__Required work__. The lines to copy are those in the listing below that contain the word "fill".

__Supplied material__.
From an optimization exercise on the open Yosys and OpenROAD flow, aimed at small area and a short achievable clock period; shortcuts taken in it are not production practice. At most, simulation tests tie the RTL to the original design; equivalence was not proved. Only the layout flow was run in runs 4 to 6; the RTL was not checked for function there. Power and IR drop assume default switching activity.

`design.v`:
```
module step_dp (
  input  wire [16:0] h,
  input  wire [17:0] r0,
  input  wire [17:0] r1,
  input  wire [17:0] r2,
  input  wire        ci,
  output wire [22:0] s
);
  wire t1 = h[4] ^ r0[4];
  wire t2 = h[4] & r0[4];
  wire t3 = h[5] ^ r0[5] ^ r1[3];
  wire t4 = (h[5] & r0[5]) | (h[5] & r1[3]) | (r0[5] & r1[3]);
  wire t5 = h[6] ^ r0[6] ^ r1[4];
  wire t6 = (h[6] & r0[6]) | (h[6] & r1[4]) | (r0[6] & r1[4]);
  wire t7 = h[7] ^ r0[7] ^ r1[5];
  wire t8 = (h[7] & r0[7]) | (h[7] & r1[5]) | (r0[7] & r1[5]);
  wire t9 = h[8] ^ r0[8] ^ r1[6];
  wire t10 = (h[8] & r0[8]) | (h[8] & r1[6]) | (r0[8] & r1[6]);
  wire t11 = h[9] ^ r0[9] ^ r1[7];
  wire t12 = (h[9] & r0[9]) | (h[9] & r1[7]) | (r0[9] & r1[7]);
  wire t13 = h[10] ^ r0[10] ^ r1[8];
  wire t14 = (h[10] & r0[10]) | (h[10] & r1[8]) | (r0[10] & r1[8]);
  wire t15 = h[11] ^ r0[11] ^ r1[9];
  wire t16 = (h[11] & r0[11]) | (h[11] & r1[9]) | (r0[11] & r1[9]);
  wire t17 = h[12] ^ r0[12] ^ r1[10];
  wire t18 = (h[12] & r0[12]) | (h[12] & r1[10]) | (r0[12] & r1[10]);
  wire t19 = h[13] ^ r0[13] ^ r1[11];
  wire t20 = (h[13] & r0[13]) | (h[13] & r1[11]) | (r0[13] & r1[11]);
  wire t21 = h[14] ^ r0[14] ^ r1[12];
  wire t22 = (h[14] & r0[14]) | (h[14] & r1[12]) | (r0[14] & r1[12]);
  wire t23 = h[15] ^ r0[15] ^ r1[13];
  wire t24 = (h[15] & r0[15]) | (h[15] & r1[13]) | (r0[15] & r1[13]);
  wire t25 = h[16] ^ r0[16] ^ r1[14];
  wire t26 = (h[16] & r0[16]) | (h[16] & r1[14]) | (r0[16] & r1[14]);
  wire t27 = r0[17] ^ r1[15];
  wire t28 = r0[17] & r1[15];
  wire t29 = h[0] ^ r0[0];
  wire t30 = h[0] & r0[0];
  wire t31 = h[1] ^ r0[1];
  wire t32 = h[1] & r0[1];
  wire t33 = h[2] ^ r0[2] ^ r1[0];
  wire t34 = (h[2] & r0[2]) | (h[2] & r1[0]) | (r0[2] & r1[0]);
  wire t35 = h[3] ^ r0[3] ^ r1[1];
  wire t36 = (h[3] & r0[3]) | (h[3] & r1[1]) | (r0[3] & r1[1]);
  wire t37 = r1[2] ^ r2[0] ^ t1;
  wire t38 = (r1[2] & r2[0]) | (r1[2] & t1) | (r2[0] & t1);
  wire t39 = r2[1] ^ t3 ^ t2;
  wire t40 = (r2[1] & t3) | (r2[1] & t2) | (t3 & t2);
  wire t41 = r2[2] ^ t5 ^ t4;
  wire t42 = (r2[2] & t5) | (r2[2] & t4) | (t5 & t4);
  wire t43 = r2[3] ^ t7 ^ t6;
  wire t44 = (r2[3] & t7) | (r2[3] & t6) | (t7 & t6);
  wire t45 = r2[4] ^ t9 ^ t8;
  wire t46 = (r2[4] & t9) | (r2[4] & t8) | (t9 & t8);
  wire t47 = r2[5] ^ t11 ^ t10;
  wire t48 = (r2[5] & t11) | (r2[5] & t10) | (t11 & t10);
  wire t49 = r2[6] ^ t13 ^ t12;
  wire t50 = (r2[6] & t13) | (r2[6] & t12) | (t13 & t12);
  wire t51 = r2[7] ^ t15 ^ t14;
  wire t52 = (r2[7] & t15) | (r2[7] & t14) | (t15 & t14);
  wire t53 = r2[8] ^ t17 ^ t16;
  wire t54 = (r2[8] & t17) | (r2[8] & t16) | (t17 & t16);
  wire t55 = r2[9] ^ t19 ^ t18;
  wire t56 = (r2[9] & t19) | (r2[9] & t18) | (t19 & t18);
  wire t57 = r2[10] ^ t21 ^ t20;
  wire t58 = (r2[10] & t21) | (r2[10] & t20) | (t21 & t20);
  wire t59 = r2[11] ^ t23 ^ t22;
  wire t60 = (r2[11] & t23) | (r2[11] & t22) | (t23 & t22);
  wire t61 = r2[12] ^ t25 ^ t24;
  wire t62 = (r2[12] & t25) | (r2[12] & t24) | (t25 & t24);
  wire t63 = r2[13] ^ t27 ^ t26;
  wire t64 = (r2[13] & t27) | (r2[13] & t26) | (t27 & t26);
  wire t65 = r1[16] ^ r2[14] ^ t28;
  wire t66 = (r1[16] & r2[14]) | (r1[16] & t28) | (r2[14] & t28);
  wire t67 = r1[17] ^ r2[15];
  wire t68 = r1[17] & r2[15];
  wire t69 = ci & t29;
  wire t70 = ci ^ t29;
  wire t71 = t31 & t30;
  wire t72 = t31 ^ t30;
  wire t73 = t33 & t32;
  wire t74 = t33 ^ t32;
  wire t75 = t35 & t34;
  wire t76 = t35 ^ t34;
  wire t77 = t37 & t36;
  wire t78 = t37 ^ t36;
  wire t79 = t39 & t38;
  wire t80 = t39 ^ t38;
  wire t81 = t41 & t40;
  wire t82 = t41 ^ t40;
  wire t83 = t43 & t42;
  wire t84 = t43 ^ t42;
  wire t85 = t45 & t44;
  wire t86 = t45 ^ t44;
  wire t87 = t47 & t46;
  wire t88 = t47 ^ t46;
  wire t89 = t49 & t48;
  wire t90 = t49 ^ t48;
  wire t91 = t51 & t50;
  wire t92 = t51 ^ t50;
  wire t93 = t53 & t52;
  wire t94 = t53 ^ t52;
  wire t95 = t55 & t54;
  wire t96 = t55 ^ t54;
  wire t97 = t57 & t56;
  wire t98 = t57 ^ t56;
  wire t99 = t59 & t58;
  wire t100 = t59 ^ t58;
  wire t101 = t61 & t60;
  wire t102 = t61 ^ t60;
  wire t103 = t63 & t62;
  wire t104 = t63 ^ t62;
  wire t105 = t65 & t64;
  wire t106 = t65 ^ t64;
  wire t107 = t67 & t66;
  wire t108 = t67 ^ t66;
  wire t109 = r2[16] & t68;
  wire t110 = r2[16] ^ t68;
  wire t111 = t71 | (t72 & t69);
  wire t112 = t73 | (t74 & t71);
  wire t113 = t74 & t72;
  wire t114 = t75 | (t76 & t73);
  wire t115 = t76 & t74;
  wire t116 = t77 | (t78 & t75);
  wire t117 = t78 & t76;
  wire t118 = t79 | (t80 & t77);
  wire t119 = t80 & t78;
  wire t120 = t81 | (t82 & t79);
  wire t121 = t82 & t80;
  wire t122 = t83 | (t84 & t81);
  wire t123 = t84 & t82;
  wire t124 = t85 | (t86 & t83);
  wire t125 = t86 & t84;
  wire t126 = t87 | (t88 & t85);
  wire t127 = t88 & t86;
  wire t128 = t89 | (t90 & t87);
  wire t129 = t90 & t88;
  wire t130 = t91 | (t92 & t89);
  wire t131 = t92 & t90;
  wire t132 = t93 | (t94 & t91);
  wire t133 = t94 & t92;
  wire t134 = t95 | (t96 & t93);
  wire t135 = t96 & t94;
  wire t136 = t97 | (t98 & t95);
  wire t137 = t98 & t96;
  wire t138 = t99 | (t100 & t97);
  wire t139 = t100 & t98;
  wire t140 = t101 | (t102 & t99);
  wire t141 = t102 & t100;
  wire t142 = t103 | (t104 & t101);
  wire t143 = t104 & t102;
  wire t144 = t105 | (t106 & t103);
  wire t145 = t106 & t104;
  wire t146 = t107 | (t108 & t105);
  wire t147 = t108 & t106;
  wire t148 = t109 | (t110 & t107);
  wire t149 = t110 & t108;
  wire t150 = r2[17] & t109;
  wire t151 = r2[17] & t110;
  wire t152 = t112 | (t113 & t69);
  wire t153 = t114 | (t115 & t111);
  wire t154 = t116 | (t117 & t112);
  wire t155 = t117 & t113;
  wire t156 = t118 | (t119 & t114);
  wire t157 = t119 & t115;
  wire t158 = t120 | (t121 & t116);
  wire t159 = t121 & t117;
  wire t160 = t122 | (t123 & t118);
  wire t161 = t123 & t119;
  wire t162 = t124 | (t125 & t120);
  wire t163 = t125 & t121;
  wire t164 = t126 | (t127 & t122);
  wire t165 = t127 & t123;
  wire t166 = t128 | (t129 & t124);
  wire t167 = t129 & t125;
  wire t168 = t130 | (t131 & t126);
  wire t169 = t131 & t127;
  wire t170 = t132 | (t133 & t128);
  wire t171 = t133 & t129;
  wire t172 = t134 | (t135 & t130);
  wire t173 = t135 & t131;
  wire t174 = t136 | (t137 & t132);
  wire t175 = t137 & t133;
  wire t176 = t138 | (t139 & t134);
  wire t177 = t139 & t135;
  wire t178 = t140 | (t141 & t136);
  wire t179 = t141 & t137;
  wire t180 = t142 | (t143 & t138);
  wire t181 = t143 & t139;
  wire t182 = t144 | (t145 & t140);
  wire t183 = t145 & t141;
  wire t184 = t146 | (t147 & t142);
  wire t185 = t147 & t143;
  wire t186 = t148 | (t149 & t144);
  wire t187 = t149 & t145;
  wire t188 = t150 | (t151 & t146);
  wire t189 = t151 & t147;
  wire t190 = h[16] & t148;
  wire t191 = h[16] & t149;
  wire t192 = t154 | (t155 & t69);
  wire t193 = t156 | (t157 & t111);
  wire t194 = t158 | (t159 & t152);
  wire t195 = t160 | (t161 & t153);
  wire t196 = t162 | (t163 & t154);
  wire t197 = t163 & t155;
  wire t198 = t164 | (t165 & t156);
  wire t199 = t165 & t157;
  wire t200 = t166 | (t167 & t158);
  wire t201 = t167 & t159;
  wire t202 = t168 | (t169 & t160);
  wire t203 = t169 & t161;
  wire t204 = t170 | (t171 & t162);
  wire t205 = t171 & t163;
  wire t206 = t172 | (t173 & t164);
  wire t207 = t173 & t165;
  wire t208 = t174 | (t175 & t166);
  wire t209 = t175 & t167;
  wire t210 = t176 | (t177 & t168);
  wire t211 = t177 & t169;
  wire t212 = t178 | (t179 & t170);
  wire t213 = t179 & t171;
  wire t214 = t180 | (t181 & t172);
  wire t215 = t181 & t173;
  wire t216 = t182 | (t183 & t174);
  wire t217 = t183 & t175;
  wire t218 = t184 | (t185 & t176);
  wire t219 = t185 & t177;
  wire t220 = t186 | (t187 & t178);
  wire t221 = t187 & t179;
  wire t222 = t188 | (t189 & t180);
  wire t223 = t189 & t181;
  wire t224 = t190 | (t191 & t182);
  wire t225 = t191 & t183;
  wire t226 = t196 | (t197 & t69);
  wire t227 = t198 | (t199 & t111);
  wire t228 = t200 | (t201 & t152);
  wire t229 = t202 | (t203 & t153);
  wire t230 = t204 | (t205 & t192);
  wire t231 = t206 | (t207 & t193);
  wire t232 = t208 | (t209 & t194);
  wire t233 = t210 | (t211 & t195);
  wire t234 = t212 | (t213 & t196);
  wire t235 = t213 & t197;
  wire t236 = t214 | (t215 & t198);
  wire t237 = t215 & t199;
  wire t238 = t216 | (t217 & t200);
  wire t239 = t217 & t201;
  wire t240 = t218 | (t219 & t202);
  wire t241 = t219 & t203;
  wire t242 = t220 | (t221 & t204);
  wire t243 = t221 & t205;
  wire t244 = t222 | (t223 & t206);
  wire t245 = t223 & t207;
  wire t246 = t224 | (t225 & t208);
  wire t247 = t225 & t209;
  wire t248 = t234 | (t235 & t69);
  wire t249 = t236 | (t237 & t111);
  wire t250 = t238 | (t239 & t152);
  wire t251 = t240 | (t241 & t153);
  wire t252 = t242 | (t243 & t192);
  wire t253 = t244 | (t245 & t193);
  wire t254 = t246 | (t247 & t194);
  wire t255 = t72 ^ t69;
  wire t256 = t74 ^ t111;
  wire t257 = t76 ^ t152;
  wire t258 = t78 ^ t153;
  wire t259 = t80 ^ t192;
  wire t260 = t82 ^ t193;
  wire t261 = t84 ^ t194;
  wire t262 = t86 ^ t195;
  wire t263 = t88 ^ t226;
  wire t264 = t90 ^ t227;
  wire t265 = t92 ^ t228;
  wire t266 = t94 ^ t229;
  wire t267 = t96 ^ t230;
  wire t268 = t98 ^ t231;
  wire t269 = t100 ^ t232;
  wire t270 = t102 ^ t233;
  wire t271 = t104 ^ t248;
  wire t272 = t106 ^ t249;
  wire t273 = t108 ^ t250;
  wire t274 = t110 ^ t251;
  wire t275 = r2[17] ^ t252;
  wire t276 = h[16] ^ t253;
  assign s = {t276, t275, t274, t273, t272, t271, t270, t269, t268, t267, t266, t265, t264, t263, t262, t261, t260, t259, t258, t257, t256, t255, t70};
endmodule
`timescale 1ns/1ps
module router_extended (
  input  wire        clk,
  input  wire        rst,
  input  wire        start,
  input  wire [2:0]  cond_sel,
  input  wire [3:0]  opcode,
  input  wire [15:0] op_a,
  input  wire [15:0] op_b,
  output reg         busy,
  output reg         done,
  output reg  [31:0] result
);
  wire f_bin = (opcode <= 4'd2);
  wire f_dec = (opcode >= 4'd3)   && (opcode <= 4'd5);
  wire f_duo = (opcode >= 4'd6) && (opcode <= 4'd8);
  reg [3:0] lat1;
  always @(*) begin
    case (cond_sel)
      3'd0:    lat1 = f_bin ? 4'd2 : f_dec ? 4'd9 : 4'd7;
      3'd1:    lat1 = f_dec ? 4'd2 : 4'd7;
      3'd2:    lat1 = f_duo ? 4'd2 : f_bin ? 4'd7 : 4'd9;
      3'd4:    lat1 = (f_bin | f_dec) ? 4'd2 : 4'd7;
      default: lat1 = (f_bin | f_dec | f_duo) ? 4'd2 : 4'd9;
    endcase
  end
  reg  [3:0] cnt;
  wire       last = (cnt == 4'd0);
  always @(posedge clk) begin
    if (rst) begin
      busy <= 1'b0;
      done <= 1'b0;
      cnt  <= 4'd0;
    end else begin
      done <= busy & last;
      if (!busy) begin
        busy <= start;
        if (start) cnt <= lat1;
      end else if (last) begin
        busy <= 1'b0;
      end else begin
        cnt <= cnt - 4'd1;
      end
    end
  end
  wire is_add = (opcode == 4'd0) || (opcode == 4'd3) || (opcode == 4'd6);
  wire is_sub = (opcode == 4'd1) || (opcode == 4'd4) || (opcode == 4'd7);
  wire [16:0] h_init = is_add ? {1'b0, op_b} : is_sub ? {1'b1, ~op_b} : 17'd0;
  wire [15:0] m_init = (opcode == 4'd2)   ? op_b  :
                       (opcode == 4'd5) ? 16'd10 :
                       (opcode == 4'd8)  ? 16'd3  :
                       (is_add | is_sub)         ? 16'd1  : 16'd0;
  function [8:0] dec(input [5:0] c);
    integer i;
    for (i = 0; i < 3; i = i + 1)
      dec[3*i +: 3] = {c[2*i+1] & c[2*i], c[2*i+1] & ~c[2*i], ~c[2*i+1] & c[2*i]};
  endfunction
  function [17:0] row(input [2:0] sel, input [15:0] a, input [17:0] a3);
    row = ({18{sel[0]}} & {2'b0, a}) |
          ({18{sel[1]}} & {1'b0, a, 1'b0}) |
          ({18{sel[2]}} & a3);
  endfunction
  reg  [15:0] a_r;      
  reg  [17:0] a3_r;     
  reg  [16:0] h;        
  reg  [8:0]  sel;      
  reg  [11:0] lb;       
  reg         ci;       
  wire        load = !busy | (cnt == 4'd3);
  wire        hs = h[16];
  wire [17:0] r0 = row(sel[2:0], a_r, a3_r) | {hs, 17'd0};
  wire [17:0] r1 = row(sel[5:3], a_r, a3_r) | {hs, hs, 16'd0};
  wire [17:0] r2 = row(sel[8:6], a_r, a3_r) | {hs, hs, 16'd0};
  wire [22:0] s;
  step_dp u_dp (.h(h), .r0(r0), .r1(r1), .r2(r2), .ci(ci), .s(s));
  always @(posedge clk) begin
    a_r  <= op_a;
    a3_r <= {2'b0, op_a} + {1'b0, op_a, 1'b0};
    if (load) begin
      h   <= h_init;
      sel <= dec(m_init[5:0]);
      lb  <= {2'b00, m_init[15:6]};
      ci  <= is_sub;
    end else begin
      h   <= s[22:6];
      sel <= dec(lb[5:0]);
      lb  <= {s[5:0], lb[11:6]};
      ci  <= 1'b0;
    end
  end
  always @(posedge clk) begin
    if (rst)
      result <= 32'd0;
    else if (busy & last)
      result <= {s[19:0], lb};
  end
endmodule
```
`run.sh`:
```
#!/bin/bash
# synth_recipe.tcl (not shown) runs the flow's synth.tcl, then flattens the netlist and writes it again
# the make line also repeats each setting of config.mk as NAME=value (left out here)
make -C /OpenROAD-flow-scripts/flow DESIGN_CONFIG=/design/flow/config.mk WORK_HOME=/design/flow/orfs CLKGATE_MAP_FILE= SYNTH_SCRIPT=/design/flow/synth_recipe.tcl finish
```
`config.mk`:
```
export PLATFORM = sky130hd
export DESIGN_NAME = router_extended
export DESIGN_NICKNAME = router_extended
export VERILOG_FILES = /design/flow/design.v
export SDC_FILE = /design/flow/constraint.sdc
export NUM_CORES = 4
export LEC_CHECK = 0
export ABC_CLOCK_PERIOD_IN_PS = 1500
export CAP_MARGIN = 20
export CORE_MARGIN = 2
export CORE_UTILIZATION = 40
export SETUP_SLACK_MARGIN = 5
export SLEW_MARGIN = 20
```
`constraint.sdc`:
```
create_clock -name core_clock -period 10.0 [get_ports {clk}]
set_input_delay 2.0000 -clock core_clock [delete_from_list [all_inputs] [get_ports {clk}]]
set_output_delay 2.0000 -clock core_clock [all_outputs]
set_load 0.01 [all_outputs]
```
==> summary.txt, run 1 <==
CP required = 10.24 ns
initial antenna violation count = 0
Clock Pin Slew Worst Setup and Hold Paths = 0.08 ns
Cell Area, Placed = 8320 sq um
wire per inst = 17.6 um
crit path kind = reg -> reg
most frequent cell on the critical path = fa_1
sequential share of power = 36.6%
max_slew headroom = 39.6%
power per standard cell area = 177 nW/um^2
Total Nets Final = 1044
Combinational Power Share = 39.5%
crit-path max cell delay = 0.92 ns
largest net degree at the start of global routing = 51
first-pass GRT wire length = 32700 um
delay-heaviest family, CP = adder cells
Gate Count Post-Synth = 886
hold path start = result[21]
ratio of cells with drive above 1 in the final layout = 4.73%
H-tree Lvls = 3
# port buffers = 75
postcts setup bufs = 0
Initial Utilization = 41.2%
capturing point of the worst reg2reg path = h[16]
Final TNS setup = 0 ns
flops & latches, synth = 110
Hold Path Sink = result[21]
Hold Crit Depth = 2
Crit. End Element = flop
post-route minimum period = 4.31 ns
diode count = 0
Total GRT Usage = 20.9%
Iter 0 DRT Violations = 745
RR Startpoint = sel[2]
Syn Area/Cell = 8.40 sq um
Synth Warn # = 1
Vias = 6735
Pre-Repair DR Iteration Count = 9
number of global-route vias before repair = 6434
CTS Hold Buffers Added = 0
synth unique cells = 75
pre-CTS setup slack = 5.46 ns
Crit path buffers/inverters = 1
status = no timing/DRC/antenna violations
leakage power = 3.81 nW
reg2reg path depth = 11
CTS root buffer = clkbuf_16
crit share post-route = 43.1%
Critical Path Source = sel[2]
clock skew = 0.0146 ns
Clock Latency Late Sink = 0.37 ns
max-slew violations = 0
Post-Syn Nets = 1005
Crit path depth = 11
Final Setup Violations = 0
Vias/cell = 5.81
total global routing overflow = 0
Placeable Area = 18100 sq um
Die Y = 140 um
net switching fraction of the power = 39.5%
Most used DFF post-synth = dfxtp_1
num rows = 49
TritonCTS clock tree = done
Seq/Total Area, Yosys = 29.6%
Min Hold Slack = 0.457 ns
I/O pins = 76
Synth area leader = dfxtp_1
Clock Power Share = 23.9%
final worst slack = 5.69 ns
R2R setup slack = 5.69 ns
most frequent cells in the layout = dfxtp_1, nand2_1, inv_1
Final Cell Area = 8630 sq um
Post-DP HPWL = 15200 um
GP Congestion = 0.835
CP cell instances = a222oi_1 > fa_1 > fa_1 > inv_1 > ha_1 > or3_1 > o211a_2 > a22oi_4 > o21ai_1 > a221oi_1 > o211ai_1
drt total wl = 20400 um
WP data arrival = 4.55 ns
antenna-violating nets left = 0
CP max FO = 18
DIE AREA = 19700 sq um
Crit-path slowest cell = dfxtp_1
Die Width = 140 um
DRC errors left = 0
Netlist Area Pre-Place = 7450 sq um
Clock Path Buffers = 2
Switch Pwr = 0.602 mW
HP Class = reg -> reg
post-CTS sizing = 0
Max Cap Violations = 0
highest clock rate = 0.232 GHz
Util after Layout = 47.7%
worst-margin pin slew = 0.905 ns
top cells by area, synth = dfxtp_1, fa_1, ha_1
TritonCTS buffer count = 9
clk sinks = 110
Area Growth Syn to Fin = 15.9%
startpoint types = flop
Final Hold Viols = 0
Peak VDD IR = 89.1 uV
Int Power = 0.922 mW
ys async rst share = 0%
Synth top area share = 29.6%
commonest non-fill, non-tap cell in the layout = dfxtp_1
Post-synth EDFFs = 0
RSZ-0062 raised after global routing = no
fill count = 1758
==> worst reg2reg max path: stages (launching register included) <==
cell,delay (ns)
dfxtp_1,0.92
a222oi_1,0.28
fa_1,0.56
fa_1,0.51
inv_1,0.04
ha_1,0.41
or3_1,0.39
o211a_2,0.17
a22oi_4,0.25
o21ai_1,0.19
a221oi_1,0.33
o211ai_1,0.14
==> state kept, by name, summed over array words and instances (netlist names) <==
signal,flops
a3_r,18
a_r,15
busy,1
ci,1
cnt,4
done,1
h,17
lb,12
result,32
sel,9
==> Yosys cell counts, types with 3 or more instances <==
cell type,count
nor3_1,18
nor2_1,50
dfxtp_1,110
xor2_1,8
mux2_2,3
nor4b_1,3
a221oi_1,3
a31oi_1,7
and3_1,6
nand2_1,93
buf_2,4
inv_1,79
nand4_1,3
clkbuf_1,46
o31ai_1,12
a211oi_1,21
nand2b_1,4
a41oi_1,4
ha_1,46
o21ai_1,5
o311ai_0,3
nor2b_1,5
o21bai_1,6
a222oi_1,45
xnor2_1,20
or4_1,3
a21o_1,17
o21a_1,10
nand3_1,37
fa_1,31
a21oi_1,69
nand3b_1,8
or3_1,9
o21ai_0,40
o211ai_1,8
==> stage by stage <==
| step | power, mW | cells |
|---|---|---|
| floorplan | 0.993 | 886 |
| global placement | 1.16 | 1142 |
| detailed placement | 1.17 | 1142 |
| CTS | 1.53 | 1158 |
| global route | 1.63 | 1159 |
| finish | 1.52 | 1159 |
==> kinds of logic (layout without fill, tap and decap cells) <==
group	Yosys count	count (layout)	share of synthesized area, %
xor gates and xnor gates	28	28	3.29
buffers and inverters	134	178	7.02
AOI/OAI and AO/OA	283	283	27.6
muxes	5	5	0.723
adders and majority gates	77	77	16.1
and+or+nand+nor	249	249	15.7
DFF	110	110	29.6
==> cell type report <==
class | instances | area, sq um | share of cell area (%)
multi-input combinational | 642 | 4740 | 54.9
tap | 229 | 287 | 3.32
timing repair buffer | 82 | 803 | 9.31
clock buffer | 9 | 225 | 2.61
clock inverter | 7 | 72.6 | 0.841
sequential | 110 | 2200 | 25.5
inverter | 80 | 300 | 3.48
==> power by group through the flow <==
stage,registers (mW),logic [mW],clock network (mW)
after floorplan,0.546,0.447,0
after CTS,0.557,0.605,0.372
after global routing,0.565,0.677,0.387
after global placement,0.566,0.598,0
final,0.558,0.602,0.364
after detailed placement,0.567,0.601,0
==> per-layer routing <==
metal  vias up  GRT usage (%)  part of all wire (%)
met5         -              0                     0
met4         0           8.40                   3.1
met3        38           2.70                   4.6
met2       199           35.2                    47
met1      3180           27.2                    45
li1       3318              -                     -
==> how the worst max path moves through the flow <==
stage / end / slack [ns]
detailed placement: h[15] / 5.46
CTS: h[16] / 5.73
global placement: h[15] / 5.52
global route: result[31] / 5.53
floorplan: result[26] / 6.18
finish: h[16] / 5.69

__Solution__.
commonest non-fill, non-tap cell in the layout = dfxtp_1
fill count = 1758
==> kinds of logic (layout without fill, tap and decap cells) <==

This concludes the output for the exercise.